Department of Dental Ecology, University of North Carolina at Chapel Hill, North Carolina, United States
Circulation (Impact Factor: 14.43). 08/2005; 112(1):19-24. DOI: 10.1161/CIRCULATIONAHA.104.511998
Source: PubMed


Results from studies relating periodontal disease to cardiovascular disease have been mixed. Residual confounding by smoking and use of clinical measures of periodontal disease rather than measures of infection have been 2 major criticisms.
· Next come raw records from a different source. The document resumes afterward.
the reference run:
## Classic_Pong_Top
module Classic_Pong_Top (
    input clk_i,
    input rst_i,
    input UART_RX_i,
    input sw1_i,
    input sw2_i,
    input sw3_i,
    input sw4_i,
    output VGA_Hsync_o,
    output VGA_Vsync_o,
    output VGA_Red_0_o,
    output VGA_Red_1_o,
    output VGA_Red_2_o,
    output VGA_Grn_0_o,
    output VGA_Grn_1_o,
    output VGA_Grn_2_o,
    output VGA_Blu_0_o,
    output VGA_Blu_1_o,
    output VGA_Blu_2_o
);
    parameter CLKS_PER_BIT = 217;
    parameter VIDEO_WIDTH = 3;  
    parameter TOTAL_COLS = 800;
    parameter TOTAL_ROWS = 525;
    parameter ACTIVE_COLS = 640;
    parameter ACTIVE_ROWS = 480;
    wire [VIDEO_WIDTH-1:0] Red_Video_Pong_w, Red_Video_Porch_w;
    wire [VIDEO_WIDTH-1:0] Grn_Video_Pong_w, Grn_Video_Porch_w;
    wire [VIDEO_WIDTH-1:0] Blu_Video_Pong_w, Blu_Video_Porch_w;
    wire rx_dv_w;
    UART_RX #(.CLKS_PER_BIT(CLKS_PER_BIT)) UART_RX_Inst
    (
        .clk_i(clk_i),
        .rst_i(rst_i),
        .rx_serial_i(UART_RX_i),
        .rx_dv_o(rx_dv_w),
        .rx_byte_o()
    );
    wire Hsync_w, Vsync_w;
    VGA_Sync_Pulse #( 
        .TOTAL_COLS(TOTAL_COLS),
        .TOTAL_ROWS(TOTAL_ROWS),
        .ACTIVE_COLS(ACTIVE_COLS),
        .ACTIVE_ROWS(ACTIVE_ROWS) 
    ) VGA_Sync_Inst (
        .clk_i(clk_i),
        .rst_i(rst_i),
        .Hsync_o(Hsync_w),
        .Vsync_o(Vsync_w),
        .col_count_o(),
        .row_count_o()
    );
    wire sw1_w, sw2_w, sw3_w, sw4_w;
    Debounced_Switch sw_1 (
        .clk_i(clk_i),
        .rst_i(rst_i),
        .sw_i(sw1_i),
        .sw_o(sw1_w)
    );
    Debounced_Switch sw_2 (
        .clk_i(clk_i),
        .rst_i(rst_i),
        .sw_i(sw2_i),
        .sw_o(sw2_w)
    );
    Debounced_Switch sw_3 (
        .clk_i(clk_i),
        .rst_i(rst_i),
        .sw_i(sw3_i),
        .sw_o(sw3_w)
    );
    Debounced_Switch sw_4 (
        .clk_i(clk_i),
        .rst_i(rst_i),
        .sw_i(sw4_i),
        .sw_o(sw4_w)
    );
    wire Hsync_Pong_w, Vsync_Pong_w;
    Pong_Top #( 
        .TOTAL_COLS(TOTAL_COLS),
        .TOTAL_ROWS(TOTAL_ROWS),
        .ACTIVE_COLS(ACTIVE_COLS),
        .ACTIVE_ROWS(ACTIVE_ROWS) ) 
    Pong_Top_Inst (
        .clk_i(clk_i),
        .rst_i(rst_i),
        .Hsync_i(Hsync_w),
        .Vsync_i(Vsync_w),
  ...
Size: about 310 flip-flops.
==> flow/config.mk <==
export PLATFORM = sky130hd
export DESIGN_NAME = Classic_Pong_Top
export DESIGN_NICKNAME = Classic_Pong_Top
export VERILOG_FILES = /design/flow/design.v
export SDC_FILE = /design/flow/constraint.sdc
export NUM_CORES = 4
export LEC_CHECK = 0
export ABC_AREA = 1
export CAP_MARGIN = 40
export CORE_ASPECT_RATIO = 1.34
export CORE_MARGIN = 2
export CORE_UTILIZATION = 72
export CTS_CLUSTER_SIZE = 10
export PLACE_DENSITY = 0.38
export SETUP_SLACK_MARGIN = 1.51
export SLEW_MARGIN = 20
export TNS_END_PERCENT = 5
==> flow/constraint.sdc <==
create_clock -name core_clock -period 5.31 [get_ports {clk_i}]
set_input_delay 1.0620 -clock core_clock [delete_from_list [all_inputs] [get_ports {clk_i}]]
set_output_delay 1.0620 -clock core_clock [all_outputs]
set_load 0.01 [all_outputs]
run.sh (not shown) runs the stock make flow with config.mk's settings and CLKGATE_MAP_FILE=.
The reference run went all the way through the flow, and no timing, DRC or antenna check failed.
Changes in the trial run relative to the reference run:
Settings: clearing TNS_END_PERCENT, which used to be 5.
## What came out
- As far as total cell area at the placement stage goes, the trial run and the reference run are indistinguishable; the numbers are identical.
- From the trial run to the reference run, placer congestion estimate did not move at all.
- Comparing the reference run against the trial run, there is no change at all in inserted tap cell count.
- The reference run -> the trial run: cell row count delta 0, exact match
- From the trial run to the reference run, overall routing resource usage did not move at all.
- Flip-flop and latch share of the layout cell area came out exactly the same in the trial run and the reference run.
- Both conditions hold for the trial run: the flow ran to the end and the final layout passed the timing, design-rule and antenna checks.
- Post-layout period usage of the worst path came out exactly the same in the trial run and the reference run.

========
Starting RTL as in the previous note.
make LEC_CHECK=0 CAP_MARGIN=30 CELL_PAD_IN_SITES_GLOBAL_PLACEMENT=0 CORE_ASPECT_RATIO=0.83 CORE_MARGIN=6 CORE_UTILIZATION=37 GPL_TIMING_DRIVEN=0 MIN_ROUTING_LAYER=met1 PLACE_DENSITY_LB_ADDON=0.11 SETUP_SLACK_MARGIN=0.55 SLEW_MARGIN=40 TNS_END_PERCENT=30 finish   # period 5.95 ns
The first run completed with no timing, DRC or antenna violations.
The aims of this study were to investigate relationships between prevalent coronary heart disease (CHD) and 2 exposures, (1) clinical periodontal disease and (2) IgG antibodies to 17 oral organisms, and to evaluate the role of smoking in these relationships.
Our study is based on a subset of participants in the Atherosclerosis Risk in Communities (ARIC) Study, who received a complete periodontal examination during visit 4 (1996-1998). The exposures were periodontal status and serum IgG antibody levels against 17 periodontal organisms, and the outcome was prevalent CHD at visit 4. Multivariable analyses indicate that periodontal status is not significantly associated with CHD in either ever smokers or never smokers. Similar analyses evaluating antibodies indicate that high antibodies (above the median) to Treponema denticola (odds ratio [OR]=1.7; 95% CI, 1.2 to 2.3), Prevotella intermedia (OR=1.5; 95% CI, 1.1 to 2.0), Capnocytophaga ochracea (OR=1.5; 95% CI, 1.1 to 2.1), and Veillonella parvula (OR=1.7; 95% CI, 1.2 to 2.3) are significantly associated with CHD among ever smokers, whereas Prevotella nigrescens (OR=1.7; 95% CI, 1.1 to 2.6), Actinobacillus actinomycetemcomitans (OR=1.7; 95% CI, 1.2 to 2.7), and Capnocytophaga ochracea (OR=2.0; 95% CI, 1.3 to 3.0) were associated with CHD among never smokers.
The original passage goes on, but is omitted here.